Maathai studied biology, chemistry and German at Mount St Scholastica College (now Benedictine College), in Atchison, Kansas, and was awarded a Bachelor of Science degree in 1964.
From there she moved to the University of Pittsburgh, Pennsylvania, earning a master’s degree in biological sciences in 1966. Her thesis was titled “Developmental and Cytological Study of the Pineal Body of Coturnix coturnix japonica”, which is a species of quail found in east Asia.
Inspired by Rachel Carson’s Silent Spring, the mid-1960s saw the beginning of an environmental movement in the US, as Americans started to take notice of extreme air and water pollution in and around industrial centres such as Pittsburgh. It was here that Maathai received her first taste of environmental activism.
Maathai was offered a job at University College of Nairobi by Professor Reinhold Hofmann. She worked as a research assistant in the Department of Veterinary Anatomy in the School of Veterinary Medicine.
The following year, encouraged by Hofmann, who had come from the University of Giessen, Germany, she applied for and won a scholarship to take up PhD studies in Germany under the Nairobi-Giessen Partnership Program.
An article published in 2005 by the University of Nairobi explains how in 1969 she returned to the school to complete her studies, which culminated in 1971 with her PhD project in veterinary anatomy, titled “Early Development of Male Bovine Gonads”, making her “the first indigenous woman in East and Central Africa to earn a doctorate degree”.
In 1976 Maathai became chair of the Department of Veterinary Anatomy and a year later she became an associate professor, “again becoming the first indigenous woman in the region to attain those positions”.
The Nobel Prize organisation’s biography of Maathai says that in 1976 she became an active member of the National Council of Women of Kenya, serving as its chairwoman from 1981 to 1987. It was here that she introduced the idea of developing “a broad-based, grassroots organisation whose main focus is the planting of trees with women’s groups in order to conserve the environment and improve their quality of life”.
The result was the Green Belt Movement.
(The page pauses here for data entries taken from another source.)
==> src/source/frame_buf_cfg_pkg.sv <==
// frame buffer write side configuration
// data, pointer, address and burst sizes plus the burst FSM states
package frame_buf_cfg_pkg;

	// --------------------------------------------------
	// data path
	// --------------------------------------------------
	// pixel word and memory word share one width
	localparam int DATA_WD          = 64;
	// 2 bit frame pointer, up to 4 slots
	localparam int PTR_WIDTH        = 2;

	// --------------------------------------------------
	// memory addressing
	// --------------------------------------------------
	// burst address inside the buffer
	localparam int WR_ADDR_WIDTH    = 10;
	// words per burst and counter width
	localparam int BURST_SIZE       = 32;
	localparam int WORD_CNT_WIDTH   = 5;
	// 32 words of 8 bytes give 8 zero low bits
	localparam int BURST_BYTE_SHIFT = 8;
	localparam int BYTE_ADDR_WIDTH  = 30;

	// front fifo size
	localparam int FRONT_FIFO_DEPTH = 256;
	localparam int FIFO_ADDR_WIDTH  = 8;

	// burst FSM states
	typedef enum logic [1:0] {
		S_IDLE = 2'd0,
		S_PTR  = 2'd1,
		S_WR   = 2'd2,
		S_CMD  = 2'd3
	} wr_state_t;

endpackage
==> src/source/mcb_wr_pkg.sv <==
// memory controller write port types
// command word toward the controller and read side status from the reader
package mcb_wr_pkg;
	import frame_buf_cfg_pkg::*;

	// --------------------------------------------------
	// command port
	// --------------------------------------------------
	// burst length field of the controller, words minus one
	localparam int MCB_BL_WIDTH = 6;

	// one write command, bl in the top bits
	typedef struct packed {
		logic [MCB_BL_WIDTH-1:0]    bl;
		logic [BYTE_ADDR_WIDTH-1:0] byte_addr;
	} mcb_wr_cmd_t;

	// --------------------------------------------------
	// read side status
	// --------------------------------------------------
	// reader busy flag and the slot it holds
	typedef struct packed {
		logic                 reading;
		logic [PTR_WIDTH-1:0] rd_ptr;
	} rd_status_t;

endpackage

==> src/source/wr_ptr_ctrl.sv <==
// frame slot write pointer, steps around the slot the reader holds
// also keeps the frame depth and the flags toward the read side
`timescale 1ns/100ps

module wr_ptr_ctrl
	import frame_buf_cfg_pkg::*;
	import mcb_wr_pkg::*;
(
	input  logic                 clk,
	input  logic                 reset,
	input  logic                 i_in_ptr,
	input  logic                 i_in_idle,
	input  logic                 i_stream_on,
	input  logic [PTR_WIDTH-1:0] i_frame_depth,
	input  rd_status_t           i_rd_status,
	output logic [PTR_WIDTH-1:0] o_wr_ptr,
	output logic [PTR_WIDTH-1:0] o_depth,
	output logic                 o_ptr_change,
	output logic                 o_frame_drop,
	output logic                 o_writing
);

	logic [PTR_WIDTH-1:0] depth_reg;
	logic [PTR_WIDTH-1:0] wr_ptr;
	logic [PTR_WIDTH-1:0] depth_max;
	logic [PTR_WIDTH-1:0] ptr_inc;
	logic [PTR_WIDTH-1:0] rd_inc;
	logic                 ptr_change;

	// --------------------------------------------------
	// depth, sampled only between frames
	// --------------------------------------------------
	always_ff @(posedge clk) begin
		if (reset) begin
			depth_reg <= PTR_WIDTH'(1);
		end else if (i_in_idle) begin
			// zero depth is taken as one frame
			depth_reg <= (i_frame_depth == '0) ? PTR_WIDTH'(1) : i_frame_depth;
		end
	end

	// high for the second ptr cycle only
	always_ff @(posedge clk) begin
		if (reset) begin
			ptr_change <= 1'b0;
		end else begin
			ptr_change <= i_in_ptr & ~ptr_change;
		end
	end

	assign depth_max    = depth_reg - 1'b1;
	assign ptr_inc      = wr_ptr + 1'b1;
	assign rd_inc       = i_rd_status.rd_ptr + 1'b1;
	// single slot and reader busy, nowhere to write
	assign o_frame_drop = (depth_reg == PTR_WIDTH'(1)) && i_rd_status.reading;

	// --------------------------------------------------
	// pointer rotation
	// --------------------------------------------------
	always_ff @(posedge clk) begin
		if (reset || !i_stream_on || depth_reg == PTR_WIDTH'(1)) begin
			wr_ptr <= '0;
		end else if (ptr_change) begin
			// >= covers a depth lowered below the current pointer
			if (i_rd_status.reading) begin
				if (wr_ptr >= depth_max) begin
					wr_ptr <= (i_rd_status.rd_ptr == '0) ? PTR_WIDTH'(1) : '0;
				end else if (ptr_inc == i_rd_status.rd_ptr) begin
					// jump over the reader slot
					wr_ptr <= (i_rd_status.rd_ptr == depth_max) ? '0 : rd_inc;
				end else begin
					wr_ptr <= ptr_inc;
				end
			end else begin
				wr_ptr <= (wr_ptr >= depth_max) ? '0 : ptr_inc;
			end
		end
	end

	// writing changes together with the pointer
	always_ff @(posedge clk) begin
		if (reset || i_in_idle) begin
			o_writing <= 1'b0;
		end else if (ptr_change) begin
			o_writing <= ~o_frame_drop;
		end
	end

	assign o_wr_ptr     = wr_ptr;
	assign o_depth      = depth_reg;
	assign o_ptr_change = ptr_change;

	a_ptr_in_range: assert property (@(posedge clk) disable iff (reset)
		ptr_change |=> wr_ptr < depth_reg);

	// new slot never collides with the one being read
	a_skip_reader: assert property (@(posedge clk) disable iff (reset)
		ptr_change && i_stream_on && i_rd_status.reading && depth_reg > PTR_WIDTH'(1)
		|=> wr_ptr != $past(i_rd_status.rd_ptr));

endmodule
### src/source/lpPkg.sv
// Line printer shared definitions

package lpPkg;

   //////////////////////////////////////////////////
   // APB geometry
   //////////////////////////////////////////////////

   // Bus data width
   localparam int dataWidth = 16;

   // Bus address width
   localparam int addrWidth = 4;

   // Register byte addresses
   localparam logic [addrWidth-1:0] addrCsra = 4'd0;
   localparam logic [addrWidth-1:0] addrCsrb = 4'd4;

   //////////////////////////////////////////////////
   // Interrupt vectors
   //////////////////////////////////////////////////

   localparam logic [7:0] vecDone = 8'hB0;
   localparam logic [7:0] vecErr  = 8'hB4;

   //////////////////////////////////////////////////
   // CSRA bit positions
   //////////////////////////////////////////////////

   // Enables, writable and readable
   localparam int bitDoneIe = 0;
   localparam int bitErrIe  = 1;

   // Command bits, always read as zero
   localparam int bitInit   = 2;
   localparam int bitGo     = 3;

   // Status flags
   localparam int bitDone   = 8;
   localparam int bitErr    = 9;
   localparam int bitBusy   = 10;

   // Interrupt controller states
   typedef enum logic [2:0] {
      stateIdle     = 3'd0,
      stateActive   = 3'd1,
      stateVectRead = 3'd2,
      stateWait     = 3'd3,
      stateDone     = 3'd4
   } intrState;

endpackage

### src/source/lpIntr.sv
// Printer interrupt channel controller

`timescale 1ns/1ps

module lpIntr
   import lpPkg::*;
(
   input  logic clk,
   input  logic rst,
   input  logic lpInit,     // Controller initialize
   input  logic lpSetIrq,   // Event strobe
   input  logic lpIe,       // Interrupt enable
   input  logic lpIack,     // Acknowledge for this channel
   input  logic csraRead,   // CSRA read access
   output logic lpInt       // Interrupt request
);

   //////////////////////////////////////////////////
   // State register
   //////////////////////////////////////////////////

   intrState state;

   // Request drops once the acknowledge ends
   // Retrigger only after CSRA has been read
   always_ff @(posedge clk)
   begin
      if (rst)
      begin
         state <= stateIdle;
      end
      else if (lpInit)
      begin
         // Init wins over any state
         state <= stateIdle;
      end
      else
      begin
         case (state)
            // Waiting for an enabled event
            stateIdle:
            begin
               if (lpSetIrq && lpIe)
                  state <= stateActive;
            end
            // Request up, waiting for acknowledge
            stateActive:
            begin
               if (lpIack)
                  state <= stateVectRead;
            end
            // Vector being read, hold until iack drops
            stateVectRead:
            begin
               if (!lpIack)
                  state <= stateWait;
            end
            // Waiting for a status read
            stateWait:
            begin
               if (csraRead)
                  state <= stateDone;
            end
            // Status read seen, wait for it to finish
            stateDone:
            begin
               if (!csraRead)
                  state <= stateIdle;
            end
            default:
            begin
               state <= stateIdle;
            end
         endcase
      end
   end

   //////////////////////////////////////////////////
   // Request output
   //////////////////////////////////////////////////

   // High while pending or being acknowledged
   assign lpInt = (state == stateActive) || (state == stateVectRead);

endmodule

### src/source/lpCsr.sv
// Printer control and status registers

`timescale 1ns/1ps

module lpCsr
   import lpPkg::*;
(
   input  logic                 clk,
   input  logic                 rst,
   // APB slave
   input  logic                 psel,
   input  logic                 penable,
   input  logic                 pwrite,
   input  logic [addrWidth-1:0] paddr,
   input  logic [dataWidth-1:0] pwdata,
   output logic [dataWidth-1:0] prdata,
   output logic                 pready,
   // Printer events
   input  logic                 printerDone,
   input  logic                 printerFault,
   input  logic [3:0]           faultCode,
   // To the interrupt controllers
   output logic                 doneSet,
   output logic                 errSet,
   output logic                 doneIe,
   output logic                 errIe,
   output logic                 lpInit,
   output logic                 csraRead
);

   //////////////////////////////////////////////////
   // Access decode
   //////////////////////////////////////////////////

   logic                 accessCycle;
   logic                 csraWrite;
   logic                 csrbRead;
   logic                 goWrite;
   logic                 doneFlag;
   logic                 errFlag;
   logic                 busyFlag;
   logic [3:0]           faultLatch;
   logic [dataWidth-1:0] csraValue;
   logic [dataWidth-1:0] csrbValue;

   // Second phase of an APB transfer
   assign accessCycle = psel && penable;

   assign csraWrite = accessCycle && pwrite && (paddr == addrCsra);
   assign csraRead  = accessCycle && !pwrite && (paddr == addrCsra);
   assign csrbRead  = accessCycle && !pwrite && (paddr == addrCsrb);

   // Command bits of a CSRA write
   assign goWrite = csraWrite && pwdata[bitGo];
   assign lpInit  = csraWrite && pwdata[bitInit];

   // No wait states
   assign pready = 1'b1;

   // Event strobes go straight to the controllers
   // Flags update on the same edge
   assign doneSet = printerDone;
   assign errSet  = printerFault;

   //////////////////////////////////////////////////
   // Enable bits
   //////////////////////////////////////////////////

   always_ff @(posedge clk)
   begin
      if (rst)
      begin
         doneIe <= 1'b0;
         errIe  <= 1'b0;
      end
      else if (csraWrite)
      begin
         doneIe <= pwdata[bitDoneIe];
         errIe  <= pwdata[bitErrIe];
      end
   end

   //////////////////////////////////////////////////
   // Status flags and fault code
   //////////////////////////////////////////////////

   always_ff @(posedge clk)
   begin
      if (rst)
      begin
         doneFlag   <= 1'b0;
         errFlag    <= 1'b0;
         busyFlag   <= 1'b0;
         faultLatch <= 4'd0;
      end
      else if (lpInit)
      begin
         // Init clears all status
         doneFlag   <= 1'b0;
         errFlag    <= 1'b0;
         busyFlag   <= 1'b0;
         faultLatch <= 4'd0;
      end
      else
      begin
         // Status read clears the event flags
         if (csraRead)
         begin
            doneFlag <= 1'b0;
            errFlag  <= 1'b0;
         end
         // Start of a print job
         if (goWrite)
            busyFlag <= 1'b1;
         // Events override the read clear
         if (printerDone)
         begin
            doneFlag <= 1'b1;
            busyFlag <= 1'b0;
         end
         if (printerFault)
         begin
            errFlag    <= 1'b1;
            busyFlag   <= 1'b0;
            faultLatch <= faultCode;
         end
      end
   end

   //////////////////////////////////////////////////
   // Read data
   //////////////////////////////////////////////////

   // CSRA image, init and go read as zero
   always_comb
   begin
      csraValue          = '0;
      csraValue[bitDoneIe] = doneIe;
      csraValue[bitErrIe]  = errIe;
      csraValue[bitDone]   = doneFlag;
      csraValue[bitErr]    = errFlag;
      csraValue[bitBusy]   = busyFlag;
   end

   // CSRB holds the last fault code
   assign csrbValue = {{(dataWidth-4){1'b0}}, faultLatch};

   // Zero outside a read access
   always_comb
   begin
      if (csraRead)
         prdata = csraValue;
      else if (csrbRead)
         prdata = csrbValue;
      else
         prdata = '0;
   end

endmodule

### src/source/lpIntArb.sv
// Printer interrupt combiner

`timescale 1ns/1ps

module lpIntArb
   import lpPkg::*;
(
   input  logic       clk,
   input  logic       rst,
   input  logic       doneInt,    // Completion channel request
   input  logic       errInt,     // Fault channel request
   input  logic       iack,       // Bus acknowledge
   output logic       intReq,
   output logic [7:0] intVector,
   output logic       ackDone,    // Acknowledge to completion channel
   output logic       ackErr      // Acknowledge to fault channel
);

   //////////////////////////////////////////////////
   // Acknowledge edge and grant
   //////////////////////////////////////////////////

   logic iackPrev;
   logic iackRise;
   logic grantErr;
   logic selErr;
   logic winnerErr;

   // First cycle of an acknowledge
   assign iackRise = iack && !iackPrev;

   always_ff @(posedge clk)
   begin
      if (rst)
      begin
         iackPrev <= 1'b0;
         grantErr <= 1'b0;
      end
      else
      begin
         iackPrev <= iack;
         // Fault has priority at grant time
         if (iackRise)
            grantErr <= errInt;
      end
   end

   // Live choice on the rising cycle, latched after
   assign selErr = iackRise ? errInt : grantErr;

   //////////////////////////////////////////////////
   // Request, vector and acknowledge routing
   //////////////////////////////////////////////////

   // Zero latency merge
   assign intReq = doneInt || errInt;

   // Granted channel during acknowledge
   // Otherwise the current priority winner
   assign winnerErr = iack ? selErr : errInt;

   always_comb
   begin
      if (!intReq)
         intVector = 8'h00;
      else if (winnerErr)
         intVector = vecErr;
      else
         intVector = vecDone;
   end

   // Only the granted channel sees iack
   assign ackErr  = iack && selErr;
   assign ackDone = iack && !selErr;

endmodule

### src/source/lpTop.sv
// Line printer interrupt front end

`timescale 1ns/1ps

module lpTop
   import lpPkg::*;
(
   input  logic                 clk,
   input  logic                 rst,
   // APB slave
   input  logic                 psel,
   input  logic                 penable,
   input  logic                 pwrite,
   input  logic [addrWidth-1:0] paddr,
   input  logic [dataWidth-1:0] pwdata,
   output logic [dataWidth-1:0] prdata,
   output logic                 pready,
   // Printer side
   input  logic                 printerDone,
   input  logic                 printerFault,
   input  logic [3:0]           faultCode,
   // Interrupt bus
   input  logic                 iack,
   output logic                 intReq,
   output logic [7:0]           intVector
);

   //////////////////////////////////////////////////
   // Internal nets
   //////////////////////////////////////////////////

   logic doneSet;
   logic errSet;
   logic doneIe;
   logic errIe;
   logic lpInit;
   logic csraRead;
   logic doneInt;
   logic errInt;
   logic ackDone;
   logic ackErr;

   // Register block
   lpCsr csr_i (
      .clk          (clk),
      .rst          (rst),
      .psel         (psel),
      .penable      (penable),
      .pwrite       (pwrite),
      .paddr        (paddr),
      .pwdata       (pwdata),
      .prdata       (prdata),
      .pready       (pready),
      .printerDone  (printerDone),
      .printerFault (printerFault),
      .faultCode    (faultCode),
      .doneSet      (doneSet),
      .errSet       (errSet),
      .doneIe       (doneIe),
      .errIe        (errIe),
      .lpInit       (lpInit),
      .csraRead     (csraRead)
   );

   // Completion channel
   lpIntr doneIntr_i (
      .clk      (clk),
      .rst      (rst),
      .lpInit   (lpInit),
      .lpSetIrq (doneSet),
      .lpIe     (doneIe),
      .lpIack   (ackDone),
      .csraRead (csraRead),
      .lpInt    (doneInt)
   );

   // Fault channel
   lpIntr errIntr_i (
      .clk      (clk),
      .rst      (rst),
      .lpInit   (lpInit),
      .lpSetIrq (errSet),
      .lpIe     (errIe),
      .lpIack   (ackErr),
      .csraRead (csraRead),
      .lpInt    (errInt)
   );

   // Merge to one bus request
   lpIntArb intArb_i (
      .clk       (clk),
      .rst       (rst),
      .doneInt   (doneInt),
      .errInt    (errInt),
      .iack      (iack),
      .intReq    (intReq),
      .intVector (intVector),
      .ackDone   (ackDone),
      .ackErr    (ackErr)
   );

endmodule

### config.mk
export PLATFORM = sky130hd
export DESIGN_NAME = lpTop
export DESIGN_NICKNAME = d
export VERILOG_FILES = /design/src/source/lpPkg.sv /design/src/source/lpIntr.sv /design/src/source/lpCsr.sv /design/src/source/lpIntArb.sv /design/src/source/lpTop.sv
export SDC_FILE = /design/constraint.sdc
export NUM_CORES = 1
export LEC_CHECK = 0
export BUFFER_PORTS_ARGS = -buffer_cell sky130_fd_sc_hd__buf_2
export CAP_MARGIN = 0
export CORE_ASPECT_RATIO = 0.75
export CORE_UTILIZATION = 48
export CTS_BUF_LIST = sky130_fd_sc_hd__clkbuf_4
export DETAILED_ROUTE_END_ITERATION = 16
export PLACE_DENSITY = 0.86
export SKIP_LAST_GASP = 1
export SLEW_MARGIN = 25
export SYNTH_ARGS = -nofsm -noshare
export SYNTH_HDL_FRONTEND = slang
export SYNTH_SLANG_ARGS = --single-unit
### constraint.sdc
create_clock -name clk -period 3.68 [get_ports clk]
set_input_delay 0.184 -clock clk [delete_from_list [all_inputs] [get_ports clk]]
set_output_delay 0.184 -clock clk [all_outputs]
set_load 0.05 [all_outputs]
==> metrics.txt <==
# TYPE chip_impl_metric gauge
chip_impl_metric{name="critPathBufInv",unit=""} 1
chip_impl_metric{name="timing.fmax",unit="GHz"} 0.541
chip_impl_metric{name="layout-area-overhead-vs-synth",unit="%"} 8.56
chip_impl_metric{name="cells_resized_by_post_cts_repair",unit=""} 0
chip_impl_metric{name="sequential_cell_area",unit="um^2"} 340
chip_impl_info{name="final_cell_mix",value="sky130_fd_sc_hd__buf_2, sky130_fd_sc_hd__nor2_1, sky130_fd_sc_hd__dfxtp_1"} 1
chip_impl_metric{name="grt_usage",unit="%"} 18.0
chip_impl_metric{name="fraction_of_final_layout_cells_with_drive_strength_greater_than_1",unit="%"} 26.2
chip_impl_metric{name="use_met3",unit="%"} 3.09
chip_impl_metric{name="path_max_fanout",unit=""} 8
chip_impl_info{name="critPathTopFamily",value="flip-flops"} 1
chip_impl_info{name="most_common_library_cell_in_the_layout_ignoring_fill_and_taps",value="sky130_fd_sc_hd__buf_2"} 1
chip_impl_metric{name="finalWorstSetupSlack",unit="ps"} 1830
chip_impl_metric{name="routed_via_density",unit=""} 5.24
chip_impl_info{name="timing.setup.critical_path_class",value="reg -> out"} 1
chip_impl_metric{name="timing.setup.tns",unit="ps"} 0
chip_impl_metric{name="core_area",unit="um^2"} 2010
chip_impl_metric{name="start_util",unit="%"} 50.8
chip_impl_metric{name="numCtsBuffers",unit=""} 3
chip_impl_metric{name="avgRoutedWirePerCell",unit="um"} 11.8
chip_impl_metric{name="utilization",unit="%"} 55.2
chip_impl_info{name="hold_path_class",value="in -> reg"} 1
chip_impl_metric{name="detail-route-antenna-nets",unit=""} 0
chip_impl_metric{name="ctsLongestPathBuffers",unit=""} 2
chip_impl_metric{name="row_count",unit=""} 14
chip_impl_metric{name="dr_total_vias",unit=""} 886
chip_impl_metric{name="clock_sink_count",unit=""} 17
chip_impl_metric{name="yosysWarningCount",unit=""} 0
chip_impl_info{name="unrepaired_setup_endpoints_after_global_routing",value="no"} 1
chip_impl_metric{name="yosys_register_bits",unit=""} 17
chip_impl_metric{name="drc_errors",unit=""} 0
chip_impl_metric{name="drtPass1Iterations",unit=""} 4
chip_impl_metric{name="syn-mean-instance-area",unit="um^2"} 8.46
chip_impl_metric{name="final_max_slew_viol_count",unit=""} 0
chip_impl_metric{name="syn_area",unit="um^2"} 1020
chip_impl_metric{name="p_leak",unit="nW"} 0.510
chip_impl_metric{name="synth_sequential_area_ratio",unit="%"} 33.3
chip_impl_metric{name="final_hold_viol_count",unit=""} 0
chip_impl_metric{name="critPathRequiredTime",unit="ps"} 3500
chip_impl_metric{name="grt_first_pass_wirelength",unit="um"} 3340
chip_impl_metric{name="grt_remaining_overflow",unit=""} 0
chip_impl_metric{name="place.port_buffers",unit=""} 31
chip_impl_metric{name="die_height",unit="um"} 42.0
chip_impl_info{name="critPathSlowestCell",value="sky130_fd_sc_hd__dfxtp_1"} 1
chip_impl_info{name="root_buffer",value="sky130_fd_sc_hd__clkbuf_4"} 1
chip_impl_metric{name="multi_input_comb_area",unit="um^2"} 547
chip_impl_metric{name="gate_count_after_technology_mapping",unit=""} 121
chip_impl_metric{name="horizontal_extent_of_the_die",unit="um"} 55.3
chip_impl_metric{name="final_net_count",unit=""} 178
chip_impl_metric{name="grt_use_met1",unit="%"} 21.9
chip_impl_metric{name="dp_slack",unit="ps"} 2040
chip_impl_metric{name="timing.final.crit_period",unit="ps"} 1850
chip_impl_info{name="crit_path_end_kind",value="output pin"} 1
chip_impl_metric{name="period_share",unit="%"} 50.2
chip_impl_info{name="run_status",value="complete, no violations"} 1
chip_impl_info{name="busiest_layer",value="met2"} 1
chip_impl_info{name="synthDominantAreaCellType",value="sky130_fd_sc_hd__dfxtp_1"} 1
chip_impl_metric{name="powerDensity",unit="nW/um^2"} 322
chip_impl_metric{name="detail_route.iter0.violations",unit=""} 12
chip_impl_metric{name="post_cts_hold_buffer_count",unit=""} 0
chip_impl_metric{name="place.detailed.hpwl",unit="um"} 1540
chip_impl_metric{name="number_of_different_library_cells_in_the_post_synthesis_netlist",unit=""} 32
chip_impl_metric{name="wl",unit="um"} 1990
chip_impl_metric{name="antenna_cells_inserted",unit=""} 0
chip_impl_info{name="tritoncts",value="built"} 1
chip_impl_metric{name="floorplan.die_area",unit="um^2"} 2320
chip_impl_metric{name="first_global_vias",unit=""} 805
chip_impl_metric{name="grt_start_max_net_pins",unit=""} 14
chip_impl_metric{name="max_cap_viol_count",unit=""} 0
chip_impl_metric{name="cp_data_arrival_time",unit="ps"} 1660
chip_impl_metric{name="report.final.setup_viol",unit=""} 0
chip_impl_metric{name="finalClockSkew",unit="ps"} 2.42
chip_impl_metric{name="reg2reg_slack",unit="ps"} 2370
chip_impl_metric{name="groute.layer.met2.usage",unit="%"} 30.8
chip_impl_metric{name="clk_latency",unit="ps"} 290
chip_impl_metric{name="place.gp.congestion",unit=""} 0.736
chip_impl_info{name="crit_path_start_kind",value="register"} 1
chip_impl_metric{name="grt_antenna_before_repair",unit=""} 0
chip_impl_metric{name="clk_transition_reported_paths",unit="ps"} 100
chip_impl_metric{name="cts_setup_buffers",unit=""} 0
chip_impl_metric{name="post-layout-total-power",unit="mW"} 0.358
chip_impl_metric{name="netlist.area_leader.share",unit="%"} 33.3
chip_impl_metric{name="htreeDepth",unit=""} 1
chip_impl_metric{name="ports",unit=""} 58
chip_impl_info{name="synth_area_leaders",value="sky130_fd_sc_hd__dfxtp_1, sky130_fd_sc_hd__buf_4, sky130_fd_sc_hd__mux2i_1"} 1
chip_impl_metric{name="vdd_drop_max",unit="mV"} 0.241
chip_impl_info{name="crit_chain",value="xnor2_1, o311a_1, nor2_1, buf_2"} 1
chip_impl_metric{name="layout.filler_cells",unit=""} 191
chip_impl_metric{name="cpPeakStageDelay",unit="ps"} 490
[cells in the mapped netlist, drive strengths merged]
library cell,n
a21oi,8
nor2,19
or3,1
a2111oi,1
a21boi,1
nand3,1
and3,2
a21o,1
o22ai,1
a31oi,2
nor3,3
conb,2
nor3b,2
nor4,2
o311a,1
nand2,3
nand3b,2
nor4b,1
and2,3
clkbuf,2
dfxtp,17
mux2i,9
nand4,1
inv,3
and4b,1
o21ai,3
xnor2,2
a211oi,4
buf,21
nor2b,2
[sequential cells by signal, indices dropped and copies added, names as in the netlist]
| signal | flops |
|---|---|
| csr_i.faultLatch | 4 |
| csr_i.errIe | 1 |
| csr_i.busyFlag | 1 |
| csr_i.errFlag | 1 |
| errIntr_i.state | 3 |
| intArb_i.grantErr | 1 |
| csr_i.doneIe | 1 |
| doneIntr_i.state | 3 |
| intArb_i.iackPrev | 1 |
| csr_i.doneFlag | 1 |
[layout make-up]
type | instances | area share, %
Tap cell | 24 | 2.70
Timing Repair Buffer | 31 | 14.0
Multi-Input combinational cell | 90 | 49.2
Clock inverter | 1 | 0.450
Sequential cell | 17 | 30.6
Clock buffer | 3 | 2.03
Inverter | 3 | 1.01
[per-stage QoR]
step	hold slack (ps)	area, um^2	std cells
2_1_floorplan	256	1070	133
3_3_place_gp	394	1080	165
3_5_place_dp	391	1080	165
4_1_cts	69.8	1110	169
5_1_grt	77.1	1110	169
6_report	81.6	1110	169
[path summary, 6_finish.rpt]
| kind | end | start | cells past startpoint |
|---|---|---|---|
| setup / recovery | intVector[2] | errIntr_i.state[1] | 4 |
| hold / removal | csr_i.busyFlag | printerDone | 2 |
| setup reg to reg | doneIntr_i.state[1] | errIntr_i.state[1] | 4 |
| hold reg to reg | csr_i.errFlag | csr_i.errFlag | 2 |
[power breakdown]
| group | switching [mW] | leakage, nW | internal (mW) | total (mW) |
|---|---|---|---|---|
| Clock | 0.0605 | 0.0177 | 0.0404 | 0.101 |
| Combinational | 0.0497 | 0.354 | 0.0158 | 0.0655 |
| Sequential | 0.00285 | 0.139 | 0.189 | 0.192 |
| Total | 0.113 | 0.510 | 0.245 | 0.358 |
[kinds of logic after synthesis]
logic type,Yosys count,share of synthesized area (%)
multiplexers,9,8.80
AND/OR/NAND/NOR,43,23.0
flip-flops,17,33.3
other,2,0.734
AO/OA/AOI/OAI,22,14.8
buffers and inverters,26,17.7
XOR/XNOR,2,1.71
[metal layers]
layer / vias to the layer above / wire, um
met5: - / 0
met4: 0 / 11
met3: 2 / 93
met2: 34 / 973
met1: 412 / 914
li1: 438 / -
(Power assumes the default switching activity.)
According to its online history, Maathai was responding “to the needs of rural Kenyan women who reported that their streams were drying up, their food supply was less secure, and they had to walk further and further to get firewood for fuel and fencing”.
Through the movement, it says, they were encouraged “to work together to grow seedlings and plant trees to bind the soil, store rainwater, provide food and firewood, and receive a small monetary token for their work”.
GBM says that since 1977, it has worked with communities to plant more than 51 million trees in Kenya, “in watersheds in the highlands of Mount Kenya, the Aberdares, and the Mau Complex – three of the five major mountain ecosystems in Kenya, as well as on private lands”.
It says GBM “also plants trees on public lands with institutions such as faith-based groups, schools, and has a partnership with the Kenya Army to help access remote areas for planting and tree planting on army lands”.
It says Maathai believed that the hardships of the poor – “environmental degradation, deforestation, and food insecurity” – were caused by deeper issues of “disempowerment, disenfranchisement, and a loss of traditional values”.
These beliefs led her away from her work in science and education and into politics. In its obituary for her, the Guardian says Maathai served as an assistant minister in president Mwai Kibaki’s government from 2003 to 2005, “but her refusal to keep silent on some issues saw her politically sidelined, and she lost her seat after a single term.
“Her work schedule remained hectic however, and she wrote several books and travelled widely.”
Maathai died on 25 September 2011 after a battle with ovarian cancer. She is survived by three children and two grandchildren.